▶ _YOUR ASSIGNMENT_
The answer must consist of every line from the entries below that contains the word "then".

**** EXERCISE DATA ****

### src/rtl/dssq_pkg.sv
// Constants and types shared by the start/stop sequencer
`default_nettype none
package dssq_pkg;
  // ==========================================================
  // Timing
  localparam int unsigned CLK_HZ      = 100_000_000;
  localparam int unsigned MS_CYC_DEF  = CLK_HZ / 1000;
  localparam int unsigned HALT_MIN_MS = 100;
  // More than the minimum, so one extra cycle
  localparam int unsigned HALT_CYC_DEF = HALT_MIN_MS * MS_CYC_DEF + 1;
  localparam int unsigned FINAL_RAMP_MS = 10000;
  // ==========================================================
  // Register byte offsets
  localparam logic [7:0] A_CTRL   = 8'h00;
  localparam logic [7:0] A_REF    = 8'h04;
  localparam logic [7:0] A_INSPD  = 8'h08;
  localparam logic [7:0] A_TRIM   = 8'h0C;
  localparam logic [7:0] A_ACCEL  = 8'h10;
  localparam logic [7:0] A_DECEL  = 8'h14;
  localparam logic [7:0] A_FINAL  = 8'h18;
  localparam logic [7:0] A_FAST   = 8'h1C;
  localparam logic [7:0] A_INPER  = 8'h20;
  localparam logic [7:0] A_DELAY  = 8'h24;
  localparam logic [7:0] A_STATUS = 8'h28;
  localparam logic [7:0] A_SPEED  = 8'h2C;
  // ==========================================================
  // Control bits
  localparam int B_LOCAL    = 0;
  localparam int B_STOPCST  = 1;
  localparam int B_FASTCST  = 2;
  localparam int B_FREEZE   = 3;
  localparam int B_TWOWIRE  = 4;
  localparam int B_TRIPCLR  = 8;
  localparam logic [4:0] CTRL_RST = 5'h00;
  localparam logic [15:0] FINAL_RST = 16'(FINAL_RAMP_MS);
  localparam logic [15:0] ZERO16 = 16'h0000;
  localparam logic [1:0] RESP_OK  = 2'b00;
  localparam logic [1:0] RESP_DEC = 2'b11;
  // ==========================================================
  // Input vector positions
  localparam int I_FWD = 0, I_REV = 1, I_INCH = 2, I_HALT = 3, I_FAST = 4, I_COAST = 5;
  localparam int I_EN = 6, I_TRIP = 7, I_KRUN = 8, I_KSTOP = 9, I_KINCH = 10, I_KDIR = 11;
  localparam int N_IN = 12;
  typedef enum logic [6:0] {
    ST_IDLE  = 7'b000_0001,
    ST_RUN   = 7'b000_0010,
    ST_INCH  = 7'b000_0100,
    ST_DECEL = 7'b000_1000,
    ST_FINAL = 7'b001_0000,
    ST_DELAY = 7'b010_0000,
    ST_TRIP  = 7'b100_0000
  } dssq_state_t;
endpackage
`default_nettype wire

### src/rtl/dssq_ramp.sv
// Linear ramp generator stepping one unit per due slot
`default_nettype none
module dssq_ramp
  import dssq_pkg::*;
#(
  parameter int WIDTH = 16
) (
  // System
  input  wire logic             clk,
  input  wire logic             rst_n,
  input  wire logic             ms_tick,
  // Control
  input  wire logic             load,
  input  wire logic [WIDTH-1:0] target,
  input  wire logic [15:0]      period,
  // Result
  output logic [WIDTH-1:0]      value
);
  localparam logic [31:0] FULL = 32'((1 << WIDTH) - 1);
  logic [31:0] acc_r;
  logic [31:0] acc_sum;

  initial
  begin
    if (WIDTH < 2 || WIDTH > 16) $error("dssq_ramp WIDTH out of range");
  end

  assign acc_sum = ms_tick ? acc_r + FULL : acc_r;

  // Full scale per period: ms ticks add full scale, each step spends one period
  always_ff @(posedge clk or negedge rst_n)
  begin
    if (!rst_n)
    begin
      value <= '0;
      acc_r <= '0;
    end
    else if (load || period == ZERO16)
    begin
      value <= target;
      acc_r <= '0;
    end
    else if (value == target)
      acc_r <= '0;
    else if (acc_sum >= 32'(period))
    begin
      acc_r <= acc_sum - 32'(period);
      value <= (value < target) ? value + 1'b1 : value - 1'b1;
    end
    else
      acc_r <= acc_sum;
  end
endmodule
`default_nettype wire

### src/rtl/dssq_top.sv
// Drive start/stop sequencer with AXI4-Lite configuration
//
// Chosen here: the AXI4-Lite register port and the register offsets.
`default_nettype none
// Overview of operation
// - Remote run ramps to reference, holds
// - Inch ramps to inch speed while held
// - Run key starts, runs until stop key
// - Inch key inches; release starts stop
// - Run and inch exclusive; change via stop
// - Motion flag from start until quench
// - No-fault flag true unless tripped
// - Ramp stop default, final ramp 10 s
// - Decel to zero, then trim to zero
// - Stack stays on through stop delay
// - Zero decel or freeze: final ramp
// - Freewheel: speed zero, stack off now
// - Fast stop overrides all run requests
// - Forced freewheel quenches, beats fast stop
// - Trip freewheels, held until reset
// - Halt low over 100 ms stops fully
// - Stack enable low forces stack off
// - Two-wire both directions: stop
// - Halt high latches runs; low clears
// - Inch never latched
// - Halt unwired: run only while held
// - Forced stops same local or remote
module dssq_top
  import dssq_pkg::*;
#(
  parameter int unsigned MS_CYC   = MS_CYC_DEF,
  parameter int unsigned HALT_CYC = HALT_CYC_DEF,
  parameter int          SPD_W    = 16
) (
  // System
  input  wire logic             CLK_SYS,
  input  wire logic             ARST_N,
  // Remote digital inputs
  input  wire logic             RUN_FWD,
  input  wire logic             RUN_REV,
  input  wire logic             INCH_REQUEST,
  input  wire logic             HALT_N,
  input  wire logic             FAST_STOP_N,
  input  wire logic             COAST_STOP_N,
  input  wire logic             STACK_ENABLE,
  input  wire logic             TRIP_DETECT,
  // Keypad keys
  input  wire logic             KEY_RUN,
  input  wire logic             KEY_STOP,
  input  wire logic             KEY_INCH,
  input  wire logic             KEY_DIR,
  // Drive outputs
  output logic [SPD_W-1:0]      SPEED_DEMAND,
  output logic [SPD_W-1:0]      SPEED_TRIM,
  output logic                  STACK_ON,
  output logic                  MOTION_ACTIVE,
  output logic                  NO_FAULT_FLAG,
  output logic                  LATCHED_DIRECTION_OUT,
  // AXI4-Lite slave
  input  wire logic [7:0]       AXI_AWADDR,
  input  wire logic             AXI_AWVALID,
  output logic                  AXI_AWREADY,
  input  wire logic [31:0]      AXI_WDATA,
  input  wire logic [3:0]       AXI_WSTRB,
  input  wire logic             AXI_WVALID,
  output logic                  AXI_WREADY,
  output logic [1:0]            AXI_BRESP,
  output logic                  AXI_BVALID,
  input  wire logic             AXI_BREADY,
  input  wire logic [7:0]       AXI_ARADDR,
  input  wire logic             AXI_ARVALID,
  output logic                  AXI_ARREADY,
  output logic [31:0]           AXI_RDATA,
  output logic [1:0]            AXI_RRESP,
  output logic                  AXI_RVALID,
  input  wire logic             AXI_RREADY
);
  initial
  begin
    if (SPD_W < 2 || SPD_W > 16) $error("SPD_W out of range");
    if (MS_CYC < 2 || HALT_CYC < 2 || HALT_CYC >= (1 << 24)) $error("bad counts");
  end

  // ==========================================================
  // Input synchronisers, three stages, change when stages 2 and 3 agree
  logic [N_IN-1:0] s1_r, s2_r, s3_r, in_f, in_d;
  always_ff @(posedge CLK_SYS or negedge ARST_N)
  begin
    if (!ARST_N)
    begin
      s1_r <= '0;
      s2_r <= '0;
      s3_r <= '0;
      in_f <= '0;
      in_d <= '0;
    end
    else
    begin
      s1_r <= {KEY_DIR, KEY_INCH, KEY_STOP, KEY_RUN, TRIP_DETECT, STACK_ENABLE,
               COAST_STOP_N, FAST_STOP_N, HALT_N, INCH_REQUEST, RUN_REV, RUN_FWD};
      s2_r <= s1_r;
      s3_r <= s2_r;
      in_f <= (s2_r & s3_r) | (in_f & (s2_r | s3_r));
      in_d <= in_f;
    end
  end
  wire logic [N_IN-1:0] rise = in_f & ~in_d;

  // ==========================================================
  // Register file
  logic [4:0]  ctrl_r;
  logic [15:0] ref_r, inspd_r, trim_r, accel_r, decel_r, final_r, fast_r, inper_r, dly_r;
  logic        trip_clr;
  logic [7:0]  aw_q;
  logic [31:0] w_q;
  logic [3:0]  ws_q;
  logic        aw_h, w_h;

  function automatic logic mapped(input logic [7:0] a);
    mapped = a[1:0] == 2'b00 && a <= A_SPEED;
  endfunction
  function automatic logic [15:0] merge(input logic [15:0] o, input logic [31:0] d,
                                        input logic [3:0] s);
    merge = {s[1] ? d[15:8] : o[15:8], s[0] ? d[7:0] : o[7:0]};
  endfunction

  assign AXI_AWREADY = !aw_h && !AXI_BVALID;
  assign AXI_WREADY  = !w_h && !AXI_BVALID;
  wire logic do_wr = aw_h && w_h && !AXI_BVALID;
  assign trip_clr = do_wr && aw_q == A_CTRL && ws_q[1] && w_q[B_TRIPCLR];

  always_ff @(posedge CLK_SYS or negedge ARST_N)
  begin
    if (!ARST_N)
    begin
      aw_h <= 1'b0;
      w_h <= 1'b0;
      aw_q <= '0;
      w_q <= '0;
      ws_q <= '0;
      AXI_BVALID <= 1'b0;
      AXI_BRESP <= RESP_OK;
    end
    else
    begin
      if (AXI_AWVALID && AXI_AWREADY)
      begin
        aw_h <= 1'b1;
        aw_q <= AXI_AWADDR;
      end
      if (AXI_WVALID && AXI_WREADY)
      begin
        w_h <= 1'b1;
        w_q <= AXI_WDATA;
        ws_q <= AXI_WSTRB;
      end
      if (do_wr)
      begin
        aw_h <= 1'b0;
        w_h <= 1'b0;
        AXI_BVALID <= 1'b1;
        AXI_BRESP <= mapped(aw_q) ? RESP_OK : RESP_DEC;
      end
      else if (AXI_BREADY)
        AXI_BVALID <= 1'b0;
    end
  end

  // Configuration storage
  always_ff @(posedge CLK_SYS or negedge ARST_N)
  begin
    if (!ARST_N)
    begin
      ctrl_r <= CTRL_RST;
      {ref_r, inspd_r, trim_r, accel_r, decel_r, fast_r, inper_r, dly_r} <= '0;
      final_r <= FINAL_RST;
    end
    else if (do_wr)
    begin
      case (aw_q)
        A_CTRL:  if (ws_q[0]) ctrl_r <= w_q[4:0];
        A_REF:   ref_r <= merge(ref_r, w_q, ws_q);
        A_INSPD: inspd_r <= merge(inspd_r, w_q, ws_q);
        A_TRIM:  trim_r <= merge(trim_r, w_q, ws_q);
        A_ACCEL: accel_r <= merge(accel_r, w_q, ws_q);
        A_DECEL: decel_r <= merge(decel_r, w_q, ws_q);
        A_FINAL: final_r <= merge(final_r, w_q, ws_q);
        A_FAST:  fast_r <= merge(fast_r, w_q, ws_q);
        A_INPER: inper_r <= merge(inper_r, w_q, ws_q);
        A_DELAY: dly_r <= merge(dly_r, w_q, ws_q);
        default: ;
      endcase
    end
  end

  // ==========================================================
  // Sequencer state and requests
  dssq_state_t st_r, st_nxt;
  logic        trip_r, loc_run_r, rem_latch_r, halt_stop_r, fstop_r, dir_r;
  logic [23:0] halt_cnt_r;
  logic        halt_evt;
  logic [31:0] ms_cnt_r;
  logic        ms_tick;
  logic [15:0] dly_cnt_r;

  wire logic local_m = ctrl_r[B_LOCAL];
  wire logic coast   = !in_f[I_COAST];
  wire logic fast    = !in_f[I_FAST] && !coast;
  wire logic kill    = coast || trip_r || !in_f[I_EN];
  wire logic both    = ctrl_r[B_TWOWIRE] && in_f[I_FWD] && in_f[I_REV];
  wire logic rem_run = !both && (in_f[I_FWD] || in_f[I_REV] || rem_latch_r);
  wire logic run_req = !halt_stop_r && (local_m ? loc_run_r : rem_run);
  wire logic inch_req = local_m ? in_f[I_KINCH] : in_f[I_INCH];
  wire logic can_go  = !kill && !fast;
  wire logic ramp_skip = (fast ? fast_r : decel_r) == ZERO16 || ctrl_r[B_FREEZE];
  wire logic dly_done = dly_cnt_r >= dly_r;
  wire dssq_state_t stop_st = ramp_skip ? ST_FINAL : ST_DECEL;

  always_ff @(posedge CLK_SYS or negedge ARST_N)
  begin
    if (!ARST_N)
    begin
      ms_cnt_r <= '0;
      halt_cnt_r <= '0;
    end
    else
    begin
      ms_cnt_r <= ms_tick ? '0 : ms_cnt_r + 1'b1;
      // Counts only after the line falls, so a line held low never fires
      if (in_f[I_HALT] || (halt_cnt_r == '0 && !in_d[I_HALT]))
        halt_cnt_r <= '0;
      else if (halt_cnt_r != 24'(HALT_CYC))
        halt_cnt_r <= halt_cnt_r + 1'b1;
    end
  end
  assign ms_tick = ms_cnt_r == 32'(MS_CYC - 1);
  assign halt_evt = halt_cnt_r == 24'(HALT_CYC - 1);

  // Request latches: set wins over clear, except that the stop key beats the run key
  always_ff @(posedge CLK_SYS or negedge ARST_N)
  begin
    if (!ARST_N)
    begin
      trip_r <= 1'b0;
      loc_run_r <= 1'b0;
      rem_latch_r <= 1'b0;
      halt_stop_r <= 1'b0;
      fstop_r <= 1'b0;
    end
    else
    begin
      trip_r <= in_f[I_TRIP] || (trip_r && !trip_clr);
      if (rise[I_KRUN] && !in_f[I_KSTOP])
        loc_run_r <= 1'b1;
      else if (in_f[I_KSTOP] || st_r == ST_IDLE && st_nxt == ST_IDLE)
        loc_run_r <= 1'b0;
      if (in_f[I_HALT] && (rise[I_FWD] || rise[I_REV]) && !both)
        rem_latch_r <= 1'b1;
      else if (!in_f[I_HALT] || st_r != ST_RUN && st_r != ST_IDLE)
        rem_latch_r <= 1'b0;
      if (halt_evt)
        halt_stop_r <= 1'b1;
      else if (st_r == ST_IDLE || st_r == ST_TRIP)
        halt_stop_r <= 1'b0;
      if (fast && (st_r == ST_RUN || st_r == ST_INCH))
        fstop_r <= 1'b1;
      else if (st_r == ST_IDLE)
        fstop_r <= 1'b0;
    end
  end

  always_comb
  begin
    st_nxt = st_r;
    case (st_r)
      ST_IDLE:
        if (trip_r) st_nxt = ST_TRIP;
        else if (can_go && run_req) st_nxt = ST_RUN;
        else if (can_go && inch_req) st_nxt = ST_INCH;
      ST_RUN, ST_INCH:
        if (kill) st_nxt = trip_r ? ST_TRIP : ST_IDLE;
        else if (fast) st_nxt = ctrl_r[B_FASTCST] ? ST_IDLE : stop_st;
        else if (st_r == ST_RUN ? !run_req : !inch_req)
          st_nxt = ctrl_r[B_STOPCST] ? ST_IDLE : stop_st;
      ST_DECEL:
        if (kill) st_nxt = trip_r ? ST_TRIP : ST_IDLE;
        else if (SPEED_DEMAND == '0) st_nxt = ST_FINAL;
      ST_FINAL:
        if (kill) st_nxt = trip_r ? ST_TRIP : ST_IDLE;
        else if (SPEED_DEMAND == '0 && SPEED_TRIM == '0) st_nxt = ST_DELAY;
      ST_DELAY:
        if (kill) st_nxt = trip_r ? ST_TRIP : ST_IDLE;
        else if (dly_done) st_nxt = ST_IDLE;
      ST_TRIP:
        if (!trip_r) st_nxt = ST_IDLE;
      default: st_nxt = ST_IDLE;
    endcase
  end

  always_ff @(posedge CLK_SYS or negedge ARST_N)
  begin
    if (!ARST_N)
    begin
      st_r <= ST_IDLE;
      STACK_ON <= 1'b0;
      dly_cnt_r <= '0;
      dir_r <= 1'b0;
    end
    else
    begin
      st_r <= st_nxt;
      STACK_ON <= !kill && st_nxt != ST_IDLE && st_nxt != ST_TRIP;
      dly_cnt_r <= st_r != ST_DELAY ? '0 : dly_cnt_r + 16'(ms_tick && !dly_done);
      if (st_r == ST_IDLE && st_nxt != ST_IDLE)
        dir_r <= local_m ? in_f[I_KDIR] : in_f[I_REV];
    end
  end

  assign MOTION_ACTIVE = st_r != ST_IDLE && st_r != ST_TRIP;
  assign NO_FAULT_FLAG = st_r != ST_TRIP;
  assign LATCHED_DIRECTION_OUT = dir_r;

  // ==========================================================
  // Ramps: speed demand, then speed trim
  logic [SPD_W-1:0] spd_tgt, trim_tgt;
  logic [15:0]      spd_per, trim_per;
  logic             spd_load, trim_load;
  always_comb
  begin
    spd_tgt = '0;
    spd_per = final_r;
    spd_load = 1'b0;
    trim_tgt = SPEED_TRIM;
    trim_per = final_r;
    trim_load = 1'b0;
    case (st_r)
      ST_RUN:
      begin
        spd_tgt = ref_r[SPD_W-1:0];
        spd_per = accel_r;
        trim_tgt = trim_r[SPD_W-1:0];
        trim_load = 1'b1;
      end
      ST_INCH:
      begin
        spd_tgt = inspd_r[SPD_W-1:0];
        spd_per = inper_r;
        trim_tgt = trim_r[SPD_W-1:0];
        trim_load = 1'b1;
      end
      ST_DECEL: spd_per = fstop_r ? fast_r : decel_r;
      ST_FINAL: trim_tgt = '0;
      ST_DELAY: ;
      default:
      begin
        spd_load = 1'b1;
        trim_tgt = '0;
        trim_load = 1'b1;
      end
    endcase
  end

  dssq_ramp #(.WIDTH(SPD_W)) u_speed (
    .clk(CLK_SYS), .rst_n(ARST_N), .ms_tick(ms_tick),
    .load(spd_load), .target(spd_tgt), .period(spd_per), .value(SPEED_DEMAND));
  dssq_ramp #(.WIDTH(SPD_W)) u_trim (
    .clk(CLK_SYS), .rst_n(ARST_N), .ms_tick(ms_tick),
    .load(trim_load), .target(trim_tgt), .period(trim_per), .value(SPEED_TRIM));

  // ==========================================================
  // Read channel
  always_ff @(posedge CLK_SYS or negedge ARST_N)
  begin
    if (!ARST_N)
    begin
      AXI_RVALID <= 1'b0;
      AXI_RDATA <= '0;
      AXI_RRESP <= RESP_OK;
    end
    else if (AXI_ARVALID && AXI_ARREADY)
    begin
      AXI_RVALID <= 1'b1;
      AXI_RRESP <= mapped(AXI_ARADDR) ? RESP_OK : RESP_DEC;
      case (AXI_ARADDR)
        A_CTRL:   AXI_RDATA <= {27'h000_0000, ctrl_r};
        A_REF:    AXI_RDATA <= {16'h0000, ref_r};
        A_INSPD:  AXI_RDATA <= {16'h0000, inspd_r};
        A_TRIM:   AXI_RDATA <= {16'h0000, trim_r};
        A_ACCEL:  AXI_RDATA <= {16'h0000, accel_r};
        A_DECEL:  AXI_RDATA <= {16'h0000, decel_r};
        A_FINAL:  AXI_RDATA <= {16'h0000, final_r};
        A_FAST:   AXI_RDATA <= {16'h0000, fast_r};
        A_INPER:  AXI_RDATA <= {16'h0000, inper_r};
        A_DELAY:  AXI_RDATA <= {16'h0000, dly_r};
        A_STATUS: AXI_RDATA <= {17'h0_0000, st_r, trip_r, dir_r, NO_FAULT_FLAG,
                                STACK_ON, MOTION_ACTIVE, halt_stop_r, loc_run_r, rem_latch_r};
        A_SPEED:  AXI_RDATA <= {16'(SPEED_TRIM), 16'(SPEED_DEMAND)};
        default:  AXI_RDATA <= '0;
      endcase
    end
    else if (AXI_RREADY)
      AXI_RVALID <= 1'b0;
  end
  assign AXI_ARREADY = !AXI_RVALID;
endmodule
`default_nettype wire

****

▶ _EXERCISE RESULT_
// - Decel to zero, then trim to zero
  // Ramps: speed demand, then speed trim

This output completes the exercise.